* _Data excerpts_:
· · · · · · ·

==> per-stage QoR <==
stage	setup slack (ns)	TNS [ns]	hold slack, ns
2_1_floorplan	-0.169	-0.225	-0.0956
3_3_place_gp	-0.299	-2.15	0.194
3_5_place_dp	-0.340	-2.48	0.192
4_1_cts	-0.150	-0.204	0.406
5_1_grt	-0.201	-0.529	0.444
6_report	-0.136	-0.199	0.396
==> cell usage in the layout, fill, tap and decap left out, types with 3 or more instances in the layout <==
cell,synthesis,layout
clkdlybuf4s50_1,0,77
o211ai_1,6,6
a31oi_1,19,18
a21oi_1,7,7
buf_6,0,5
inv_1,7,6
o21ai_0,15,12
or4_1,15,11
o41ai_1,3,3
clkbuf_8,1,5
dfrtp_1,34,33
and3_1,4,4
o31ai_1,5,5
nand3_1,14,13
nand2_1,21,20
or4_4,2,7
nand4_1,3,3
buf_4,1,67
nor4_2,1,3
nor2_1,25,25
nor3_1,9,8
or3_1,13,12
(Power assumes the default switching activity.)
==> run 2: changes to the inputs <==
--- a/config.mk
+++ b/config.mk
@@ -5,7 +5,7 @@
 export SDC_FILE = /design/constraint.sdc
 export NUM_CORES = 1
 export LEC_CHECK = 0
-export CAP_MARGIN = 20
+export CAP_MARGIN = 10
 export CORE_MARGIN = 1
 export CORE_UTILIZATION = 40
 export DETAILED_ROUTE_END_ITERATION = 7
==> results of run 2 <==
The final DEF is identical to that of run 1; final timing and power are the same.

· · · · · · ·

* _WHAT TO PRODUCE_: Copy the lines that hold the word "cell". Take them from the records above.

* _EXERCISE ANSWER_:
==> cell usage in the layout, fill, tap and decap left out, types with 3 or more instances in the layout <==
cell,synthesis,layout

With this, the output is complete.